Second, access without standards is cruel. In the Higher Education Equal Opportunity Act of 1970, President Nixon declared that no qualified student should be barred from college because of poverty. That is a noble aspiration. But the ability to pay and the ability to perform are not the same. Withholding opportunity because of poverty is wrong. Restricting access when academic performance is weak is right. The ability to learn, not the ability to borrow, should drive the enterprise. A 2017 National Library of Medicine Study reveals that students who enter underprepared have dramatically lower success rates. Access does not automatically equal success. When universities admit students with slim chances of graduating and certify them as eligible borrowers, they create a false promise. Students borrowing extravagantly, untethered from performance, is not compassion. It is careless. It is cruel.
Third, the unholy matrimony must be named. Federally insured loans have created an unholy matrimony among lenders, universities and elected leaders, reducing risk for everyone but students. Bankers lend because the government guarantees repayment. Universities enroll because the loan dollars flow. Politicians promise access because it polls well. When things go wrong, students, often first-generation of modest means, become the illegitimate children of this treacherous triangle. Students borrow too much because over‑borrowing is condoned. When repayment forgiveness plans shield financial institutions from consequences, accountability wanes. When universities face no penalty for poor completion or repayment outcomes, moral hazard flourishes. Transparency trumps everything. Universities and lenders must disclose costs, likelihood of completion, repayment rates and employment prospects plainly lest public trust evaporates, which is happening.
Fourth, amenities over mission are institutional cowardice. The forces contributing to rising costs are not all under institutional control. Some universities borrow heavily for projects tangential to educational purposes, like football palaces, five-star dining and expansive recreation centers. The mine-is-bigger-than-yours model of excellence can be nothing more than fleeting luster. What is the mission? Who is served? What defines quality? What happens when demand evaporates? Purpose, efficiencies, projected revenues and expenses are not corporate intrusions into sacred university space. Unchecked borrowing is a lifelong burden. In many cases, students accumulate debt exceeding tuition, fees and living costs. If a banker would not lend $55,000 for a car worth $15,000, why would a banker routinely do so for higher education? If university leadership knows of lower-cost alternatives for students who must borrow and fails to tell a student, there is a moral lapse. Universities should advise students to attend a community college and transfer hours wisely, work and eat ramen noodles and hot dogs to save money, if necessary. Hard work and persistence are golden opportunities, not diseases.
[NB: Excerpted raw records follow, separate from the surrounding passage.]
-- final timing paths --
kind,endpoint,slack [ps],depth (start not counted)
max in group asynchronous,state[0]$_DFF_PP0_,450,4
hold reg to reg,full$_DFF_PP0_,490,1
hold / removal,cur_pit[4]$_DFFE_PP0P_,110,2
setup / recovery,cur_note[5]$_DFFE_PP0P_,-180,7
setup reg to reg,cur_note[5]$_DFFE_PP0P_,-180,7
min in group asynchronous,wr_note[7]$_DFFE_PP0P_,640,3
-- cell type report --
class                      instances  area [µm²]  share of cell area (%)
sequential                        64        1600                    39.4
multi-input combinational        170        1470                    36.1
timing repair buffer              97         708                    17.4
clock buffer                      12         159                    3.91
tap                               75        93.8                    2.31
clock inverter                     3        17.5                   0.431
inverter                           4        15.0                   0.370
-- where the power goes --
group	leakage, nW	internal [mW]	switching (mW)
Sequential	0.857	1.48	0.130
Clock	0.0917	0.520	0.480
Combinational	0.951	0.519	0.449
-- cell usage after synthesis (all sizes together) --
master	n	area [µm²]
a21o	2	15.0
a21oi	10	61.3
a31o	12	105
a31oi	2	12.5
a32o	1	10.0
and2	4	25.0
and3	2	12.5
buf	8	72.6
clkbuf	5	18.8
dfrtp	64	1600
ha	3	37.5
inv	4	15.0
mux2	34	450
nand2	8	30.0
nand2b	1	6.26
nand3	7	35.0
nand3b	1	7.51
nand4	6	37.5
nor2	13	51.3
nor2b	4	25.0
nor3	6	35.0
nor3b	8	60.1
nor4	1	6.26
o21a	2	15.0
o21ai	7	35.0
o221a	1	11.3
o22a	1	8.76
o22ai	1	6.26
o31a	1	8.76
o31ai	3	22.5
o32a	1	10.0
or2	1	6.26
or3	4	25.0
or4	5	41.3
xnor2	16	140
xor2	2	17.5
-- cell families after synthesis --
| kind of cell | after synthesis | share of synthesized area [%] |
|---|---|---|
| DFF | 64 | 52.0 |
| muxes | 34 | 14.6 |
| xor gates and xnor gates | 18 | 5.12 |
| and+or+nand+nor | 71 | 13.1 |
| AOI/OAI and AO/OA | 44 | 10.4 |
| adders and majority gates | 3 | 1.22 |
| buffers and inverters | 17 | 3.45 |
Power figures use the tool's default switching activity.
File: src/flat_wrapper.sv
// flat-port wrapper written by rule: the top's interface ports become plain ports
module operand_fetch_flat import operand_fetch_pkg::*;
#(
  parameter int DATA_WIDTH    = DATA_WIDTH_DEF,
  parameter int LOG2_NUM_REGS = LOG2_NUM_REGS_DEF,
  parameter int NUM_REGS      = NUM_REGS_DEF,
  parameter int TAG_WIDTH     = TAG_WIDTH_DEF
)
  (clk, reset, bus_in_valid, bus_in_rs0, bus_in_rs1, bus_in_use_rs0, bus_in_use_rs1, bus_in_tag, bus_in_ready, bus_rf_read_en, bus_rf_raddr_0, bus_rf_raddr_1, bus_rf_rdata_0, bus_rf_rdata_1, bus_wb_en, bus_wb_addr, bus_wb_data, bus_out_valid, bus_out_op0, bus_out_op1, bus_out_tag, bus_out_ready);
  operand_fetch_if #(.DATA_WIDTH(DATA_WIDTH), .LOG2_NUM_REGS(LOG2_NUM_REGS), .TAG_WIDTH(TAG_WIDTH)) bus_i ();
  input logic clk;
  input logic reset;
  input wire logic [$bits(bus_i.in_valid)-1:0] bus_in_valid;
  input wire logic [$bits(bus_i.in_rs0)-1:0] bus_in_rs0;
  input wire logic [$bits(bus_i.in_rs1)-1:0] bus_in_rs1;
  input wire logic [$bits(bus_i.in_use_rs0)-1:0] bus_in_use_rs0;
  input wire logic [$bits(bus_i.in_use_rs1)-1:0] bus_in_use_rs1;
  input wire logic [$bits(bus_i.in_tag)-1:0] bus_in_tag;
  output wire logic [$bits(bus_i.in_ready)-1:0] bus_in_ready;
  output wire logic [$bits(bus_i.rf_read_en)-1:0] bus_rf_read_en;
  output wire logic [$bits(bus_i.rf_raddr_0)-1:0] bus_rf_raddr_0;
  output wire logic [$bits(bus_i.rf_raddr_1)-1:0] bus_rf_raddr_1;
  input wire logic [$bits(bus_i.rf_rdata_0)-1:0] bus_rf_rdata_0;
  input wire logic [$bits(bus_i.rf_rdata_1)-1:0] bus_rf_rdata_1;
  input wire logic [$bits(bus_i.wb_en)-1:0] bus_wb_en;
  input wire logic [$bits(bus_i.wb_addr)-1:0] bus_wb_addr;
  input wire logic [$bits(bus_i.wb_data)-1:0] bus_wb_data;
  output wire logic [$bits(bus_i.out_valid)-1:0] bus_out_valid;
  output wire logic [$bits(bus_i.out_op0)-1:0] bus_out_op0;
  output wire logic [$bits(bus_i.out_op1)-1:0] bus_out_op1;
  output wire logic [$bits(bus_i.out_tag)-1:0] bus_out_tag;
  input wire logic [$bits(bus_i.out_ready)-1:0] bus_out_ready;
  assign bus_i.in_valid = bus_in_valid;
  assign bus_i.in_rs0 = bus_in_rs0;
  assign bus_i.in_rs1 = bus_in_rs1;
  assign bus_i.in_use_rs0 = bus_in_use_rs0;
  assign bus_i.in_use_rs1 = bus_in_use_rs1;
  assign bus_i.in_tag = bus_in_tag;
  assign bus_in_ready = bus_i.in_ready;
  assign bus_rf_read_en = bus_i.rf_read_en;
  assign bus_rf_raddr_0 = bus_i.rf_raddr_0;
  assign bus_rf_raddr_1 = bus_i.rf_raddr_1;
  assign bus_i.rf_rdata_0 = bus_rf_rdata_0;
  assign bus_i.rf_rdata_1 = bus_rf_rdata_1;
  assign bus_i.wb_en = bus_wb_en;
  assign bus_i.wb_addr = bus_wb_addr;
  assign bus_i.wb_data = bus_wb_data;
  assign bus_out_valid = bus_i.out_valid;
  assign bus_out_op0 = bus_i.out_op0;
  assign bus_out_op1 = bus_i.out_op1;
  assign bus_out_tag = bus_i.out_tag;
  assign bus_i.out_ready = bus_out_ready;
  operand_fetch #(.DATA_WIDTH(DATA_WIDTH), .LOG2_NUM_REGS(LOG2_NUM_REGS), .NUM_REGS(NUM_REGS), .TAG_WIDTH(TAG_WIDTH)) u_core (.clk(clk), .reset(reset), .bus(bus_i));
endmodule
Fifth, as reported in the New York Times, the gravest debt is the erosion of public trust. Prevarication, by omission or commission, fritters away hard-won trust in a republic. When universities systematically misrepresent the value of degrees, market low-utility programs as tickets to prosperity or behave corporately rather than as opportunity engines guided by principle, they sacrifice relevance. Relevance is the only insurance against failure. Education is never free; it requires intellectual, moral and financial work. When costs are detached from responsibility, the equation does not compute. If truth drives down enrollment, so be it.
Universities must recover the courage to align access with preparation, borrowing with realistic outcomes and performance with costs. Universities would do well to counsel with candor; anything less is an abdication of duty. Higher education, at its best, was never meant to be a conveyor belt of federally financed aspiration. Higher education exists to cultivate disciplined minds, capable citizens and durable opportunity. We owe students and families the truth and the greater public nothing less.